Intensive Replacement of Basal Insulin in Patients With Type 1 Diabetes Given Rapid-Acting Insulin Analog at Mealtime
A 3-month comparison between administration of NPH insulin four times daily and glargine insulin at dinner or bedtime
- Paolo Rossetti, MD,
- Simone Pampanelli, MD,
- Carmine Fanelli, MD,
- Francesca Porcellati, MD,
- Emanuela Costa, MD,
- Elisabetta Torlone, MD,
- Luciano Scionti, MD and
- Geremia B. Bolli, MD
- From the Section of Internal Medicine, Endocrinology and Metabolism, University of Perugia, Perugia, Italy
OBJECTIVE—To establish differences in blood glucose between different regimens of optimized basal insulin substitution in type 1 diabetic patients given lispro insulin at meals, i.e., NPH injected four times a day versus glargine insulin once daily at dinner or at bedtime.
RESEARCH DESIGN AND METHODS—A total of 51 patients with type 1 diabetes on intensive therapy (NPH four times/day and lispro insulin at each meal) were randomized to three different regimens of basal insulin substitution while continuing lispro insulin at meals: continuation of NPH four times/day (n = 17), once daily glargine at dinnertime (n = 17), and once daily glargine at bedtime (n = 17) for 3 months. Blood glucose targets were fasting, preprandial, and bedtime concentrations at 6.4–7.2 mmol/l and 2 h after meals at 8.0–9.2 mmol/l. The primary end point was HbA1c.
RESULTS—Mean daily blood glucose was lower with dinnertime glargine (7.5 ± 0.2 mmol/l) or bedtime glargine (7.4 ± 0.2 mmol/l) versus NPH (8.3 ± 0.2 mmol/l) (P < 0.05). A greater percentage of blood glucose values were at the target value with glargine at dinner and bedtime versus those with NPH (P < 0.05).

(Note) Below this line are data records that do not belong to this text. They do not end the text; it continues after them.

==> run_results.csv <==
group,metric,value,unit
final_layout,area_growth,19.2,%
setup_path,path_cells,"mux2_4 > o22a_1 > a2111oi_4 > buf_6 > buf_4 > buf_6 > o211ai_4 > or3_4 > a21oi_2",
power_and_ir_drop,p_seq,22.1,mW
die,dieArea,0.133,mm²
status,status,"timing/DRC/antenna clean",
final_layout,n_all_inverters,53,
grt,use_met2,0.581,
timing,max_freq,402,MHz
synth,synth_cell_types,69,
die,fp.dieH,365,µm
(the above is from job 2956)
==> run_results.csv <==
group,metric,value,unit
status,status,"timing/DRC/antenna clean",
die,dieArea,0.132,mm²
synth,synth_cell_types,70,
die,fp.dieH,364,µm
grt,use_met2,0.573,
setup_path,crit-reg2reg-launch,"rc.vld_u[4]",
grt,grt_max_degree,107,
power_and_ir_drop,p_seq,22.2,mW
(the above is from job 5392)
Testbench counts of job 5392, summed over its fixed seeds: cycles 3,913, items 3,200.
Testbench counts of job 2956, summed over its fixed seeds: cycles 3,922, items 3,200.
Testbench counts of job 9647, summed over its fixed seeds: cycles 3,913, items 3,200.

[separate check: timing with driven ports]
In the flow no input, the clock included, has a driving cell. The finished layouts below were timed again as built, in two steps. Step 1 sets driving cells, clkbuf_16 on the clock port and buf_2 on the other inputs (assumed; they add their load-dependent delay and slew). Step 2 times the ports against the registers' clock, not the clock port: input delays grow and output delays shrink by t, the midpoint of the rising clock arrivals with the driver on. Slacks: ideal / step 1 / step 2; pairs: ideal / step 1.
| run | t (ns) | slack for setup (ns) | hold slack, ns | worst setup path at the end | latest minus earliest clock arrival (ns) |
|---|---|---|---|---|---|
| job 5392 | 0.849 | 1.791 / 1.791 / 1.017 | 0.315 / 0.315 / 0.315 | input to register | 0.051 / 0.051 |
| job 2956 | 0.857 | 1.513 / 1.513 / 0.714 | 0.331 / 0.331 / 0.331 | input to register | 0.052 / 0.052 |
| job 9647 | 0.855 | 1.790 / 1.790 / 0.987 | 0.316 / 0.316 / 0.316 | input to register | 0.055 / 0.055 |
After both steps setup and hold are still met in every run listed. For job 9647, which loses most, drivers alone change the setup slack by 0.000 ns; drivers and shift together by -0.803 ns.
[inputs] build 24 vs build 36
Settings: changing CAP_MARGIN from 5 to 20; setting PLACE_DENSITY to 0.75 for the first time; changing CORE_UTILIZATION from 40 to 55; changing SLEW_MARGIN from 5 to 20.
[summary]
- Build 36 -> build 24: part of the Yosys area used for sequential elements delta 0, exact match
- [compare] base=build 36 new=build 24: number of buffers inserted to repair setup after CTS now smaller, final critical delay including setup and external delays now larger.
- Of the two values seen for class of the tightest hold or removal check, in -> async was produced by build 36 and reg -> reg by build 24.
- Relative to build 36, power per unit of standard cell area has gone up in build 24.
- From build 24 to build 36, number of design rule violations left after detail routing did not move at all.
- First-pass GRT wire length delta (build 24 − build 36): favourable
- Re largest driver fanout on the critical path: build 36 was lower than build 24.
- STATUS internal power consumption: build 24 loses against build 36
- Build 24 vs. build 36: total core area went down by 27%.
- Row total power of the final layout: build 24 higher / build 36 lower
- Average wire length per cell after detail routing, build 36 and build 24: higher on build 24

HbA1c at 3 months did not change with NPH but decreased with glargine at dinnertime (from 6.8 ± 0.2 to 6.4 ± 0.1%) and glargine at bedtime (from 7.0 ± 0.2 to 6.6 ± 0.1%) (P < 0.04 vs. NPH). Total daily insulin doses were similar with the three treatments, but with glargine there was an increase in basal and a decrease in mealtime insulin requirements (P < 0.05). Frequency of mild hypoglycemia (self-assisted episodes, blood glucose ≤4.0 mmol/l) was lower with glargine (dinnertime 8.1 ± 0.8 mmol/l, bedtime 7.7 ± 0.9 mmol/l) than with NPH (12.2 ± 1.3 mmol/l) (episodes/patient-month, P < 0.04). In-hospital profiles confirmed outpatient blood glucose data and indicated more steady plasma insulin concentrations at night and before meals with glargine versus NPH (P < 0.05). There were no differences between glargine given at dinnertime and at bedtime.

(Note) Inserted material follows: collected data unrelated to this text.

This is an optimization exercise on Yosys and OpenROAD, whose aim is small area, a short achievable clock period and few clock cycles per item, not a production implementation.
In this exercise RTL edits were held to simulation tests only and were not proved equivalent to the original.
Power is estimated from default activity; no workload was simulated.

## run A
==> module prrs_pick, before the edit <==
module prrs_pick (
    input  logic                           clk,
    input  logic                           rst_n,
    input  logic [prrs_pkg::PID_RANGE-1:0] rdy,
    input  logic [prrs_pkg::GRP_N-1:0]     grp_any,
    input  logic [prrs_pkg::PID_W-1:0]     rr,
    input  logic                           running,
    input  logic                           take,      
    input  logic                           wr,        
    input  logic [prrs_pkg::PID_W-1:0]     wr_pid,
    input  logic                           wr_rdy,    
    output logic                           found,
    output logic [prrs_pkg::PID_W-1:0]     idx
);
    localparam int GW  = prrs_pkg::GRP_W;
    localparam int GN  = prrs_pkg::GRP_N;
    localparam int GIW = prrs_pkg::GRP_IW;
    logic [GW-1:0]  rrg_reg;
    logic [GIW-1:0] grp_enc [GN];
    logic [GIW-1:0] rh;
    logic [GIW-1:0] rl;
    logic [GN-1:0]  rh_oh;
    logic [GN-1:0]  rh_gt;
    logic [GN-1:0]  rh_lt;
    logic [GW-1:0]  rl_oh;
    logic [GW-1:0]  rl_gt;
    logic [GW-1:0]  rl_lt;
    logic           part_hi_any;
    logic           lo_any;
    logic           self_ok;
    logic [GN-1:0]  above;
    logic           above_any;
    logic [GN-1:0]  tgt;
    logic [GN-1:0]  above_fs;
    logic [GN-1:0]  all_fs;
    logic [GIW-1:0] enc_above;
    logic [GIW-1:0] enc_all;
    logic [GW-1:0]  tbits;
    logic           leave;
    assign rh = rr[prrs_pkg::PID_W-1:GIW];
    assign rl = rr[GIW-1:0];
    always_comb
    begin
        rh_oh = prrs_pkg::decode(rh);
        rl_oh = prrs_pkg::decode(rl);
        for (int g = 0; g < GN; g++)
        begin
            rh_gt[g] = (GIW'(g) > rh);
            rh_lt[g] = (GIW'(g) < rh);
        end
        for (int j = 0; j < GW; j++)
        begin
            rl_gt[j] = (GIW'(j) > rl);
            rl_lt[j] = (GIW'(j) < rl);
        end
        for (int g = 0; g < GN; g++)
        begin
            grp_enc[g] = prrs_pkg::onehot_idx(prrs_pkg::first_set(rdy[g*GW +: GW]));
        end
        part_hi_any = |(rrg_reg & rl_gt);
        self_ok     = |(rrg_reg & rl_oh) & !running;
        above     = grp_any & rh_gt;
        above_any = |above;
        lo_any    = |(rrg_reg & rl_lt) | |(grp_any & rh_lt);
        if (above_any)
            tgt = prrs_pkg::first_set(above);
        else
            tgt = prrs_pkg::first_set(grp_any);
        above_fs  = prrs_pkg::first_set(above);
        all_fs    = prrs_pkg::first_set(grp_any);
        enc_above = '0;
        enc_all   = '0;
        tbits     = '0;
        for (int g = 0; g < GN; g++)
        begin
            enc_above = enc_above | (grp_enc[g] & {GIW{above_fs[g]}});
            enc_all   = enc_all | (grp_enc[g] & {GIW{all_fs[g]}});
            tbits     = tbits | (rdy[g*GW +: GW] & {GW{tgt[g]}});
        end
        found = part_hi_any | above_any | lo_any | self_ok;
        leave = !part_hi_any && (above_any || lo_any);
        if (part_hi_any)
            idx = {rh, prrs_pkg::onehot_idx(prrs_pkg::first_set(rrg_reg & rl_gt))};
        else if (above_any)
            idx = {prrs_pkg::onehot_idx(above_fs), enc_above};
        else if (lo_any)
            idx = {prrs_pkg::onehot_idx(all_fs), enc_all};
        else
            idx = rr;
    end
    always_ff @(posedge clk or negedge rst_n)
    begin
        if (!rst_n)
        begin
            rrg_reg <= '0;
        end
        else if (take && leave)
        begin
            rrg_reg <= tbits;
        end
        else if (wr && (wr_pid[prrs_pkg::PID_W-1:GIW] == rh))
        begin
            rrg_reg[wr_pid[GIW-1:0]] <= wr_rdy;
        end
    end
endmodule
export LEC_CHECK = 0
export ABC_AREA = 1
export CAP_MARGIN = 20
export CORE_MARGIN = 2
export CORE_UTILIZATION = 40
export CTS_CLUSTER_DIAMETER = 60
export CTS_CLUSTER_SIZE = 20
export SLEW_MARGIN = 20
export TNS_END_PERCENT = 20
create_clock -name core_clock -period 10.0 [get_ports {clk}]
standard.sh (not shown) runs the stock make flow with config.mk's settings and CLKGATE_MAP_FILE= SYNTH_SCRIPT=/design/flow/synth_recipe.tcl, a recipe that flattens the netlist after the stock synthesis.
==> flow/flow/run.sh <==
#!/bin/bash
set -euo pipefail
bash standard.sh SETUP_SLACK_MARGIN=6.8 "BUFFER_PORTS_ARGS=-buffer_cell sky130_fd_sc_hd__buf_4" finish > standard_flow.log 2>&1
Testbench counts of run A, summed over its fixed seeds: cycles 24,016, items 24,000.
#### Input delta (run B over run A)
--- a/flow/design.v
+++ b/flow/design.v
@@ -108,10 +108,7 @@
     logic [GN-1:0]  above;
     logic           above_any;
     logic [GN-1:0]  tgt;
-    logic [GN-1:0]  above_fs;
-    logic [GN-1:0]  all_fs;
-    logic [GIW-1:0] enc_above;
-    logic [GIW-1:0] enc_all;
+    logic [GIW-1:0] enc_tgt;
     logic [GW-1:0]  tbits;
     logic           leave;
     assign rh = rr[prrs_pkg::PID_W-1:GIW];
@@ -143,25 +140,19 @@
             tgt = prrs_pkg::first_set(above);
         else
             tgt = prrs_pkg::first_set(grp_any);
-        above_fs  = prrs_pkg::first_set(above);
-        all_fs    = prrs_pkg::first_set(grp_any);
-        enc_above = '0;
-        enc_all   = '0;
-        tbits     = '0;
+        enc_tgt = '0;
+        tbits   = '0;
         for (int g = 0; g < GN; g++)
         begin
-            enc_above = enc_above | (grp_enc[g] & {GIW{above_fs[g]}});
-            enc_all   = enc_all | (grp_enc[g] & {GIW{all_fs[g]}});
-            tbits     = tbits | (rdy[g*GW +: GW] & {GW{tgt[g]}});
+            enc_tgt = enc_tgt | (grp_enc[g] & {GIW{tgt[g]}});
+            tbits   = tbits | (rdy[g*GW +: GW] & {GW{tgt[g]}});
         end
         found = part_hi_any | above_any | lo_any | self_ok;
         leave = !part_hi_any && (above_any || lo_any);
         if (part_hi_any)
             idx = {rh, prrs_pkg::onehot_idx(prrs_pkg::first_set(rrg_reg & rl_gt))};
-        else if (above_any)
-            idx = {prrs_pkg::onehot_idx(above_fs), enc_above};
-        else if (lo_any)
-            idx = {prrs_pkg::onehot_idx(all_fs), enc_all};
+        else if (above_any || lo_any)
+            idx = {prrs_pkg::onehot_idx(tgt), enc_tgt};
         else
             idx = rr;
     end
## What came out
- Both conditions hold for run B: the flow ran to the end and the final layout passed the timing, design-rule and antenna checks.
- Summary of run B over run A: total chip power went up, overall overflow remaining after global route stayed essentially flat.
- Re detailed-routed wire length on met2: run B is 260 um up on run A.
- Summary — vertical extent of the die, run B relative to run A: lower, by about 1%.
- Placed wire-length estimate went down by a few percent going from run A to run B.
- When run B is measured against run A, its multi-input logic cell count turns out 230 lower.
- Relative to run A, the first-iteration DRC count measured on run B has decreased by more than 10%.
- Lower fraction of power spent switching nets goes to run B over run A.
- In run B, combinational share of power is lower than in run A.
Testbench counts of run B, summed over its fixed seeds: cycles 24,016, items 24,000.

port drivers added, routing unchanged:
In the flow no input, the clock included, has a driving cell. The finished layouts below were timed again as built, in two steps. Step 1 assumes that a clkbuf_16 drives the clock port and a buf_2 every other input. Step 2 adds t to the input delays and takes it off the output delays; t is the mean of the earliest and latest rising clock arrival at the registers after step 1. Input paths then give back, and output paths get back, about the clock's delay inside the block. Slacks: ideal / step 1 / step 2; pairs: ideal / step 1.
run	t, ns	setup slack, ns	hold WS [ns]	worst setup path after step 2	pins driven straight from the clock port
run A	0.718	6.556 / 6.556 / 6.381	0.455 / 0.455 / 0.455	input to register	1
run B	0.693	6.640 / 6.640 / 6.321	0.475 / 0.475 / 0.475	input, reset recovery	1
After both steps every run listed still meets setup and hold. For run B, which loses most, drivers alone change the setup slack by 0.000 ns; drivers and shift together by -0.319 ns. The worst setup slack also covers recovery checks on asynchronous resets.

CONCLUSIONS—Regimens of basal insulin with either NPH four times/day or glargine once/day in type 1 diabetic patients both result in good glycemic control. However, the simpler glargine regimen decreases the HbA1c level and frequency of hypoglycemia versus NPH. In contrast to NPH, which should be given at bedtime, insulin glargine can be administered at dinnertime without deteriorating blood glucose control.
Address correspondence and reprint requests to Geremia B. Bolli, MD, Section of Internal Medicine, Endocrinology and Metabolism, University of Perugia, Department of Internal Medicine, Via E. Dal Pozzo, I-06126 Perugia, Italy. E-mail:.
Received for publication 30 October 2002, and accepted in revised form 2 February 2003.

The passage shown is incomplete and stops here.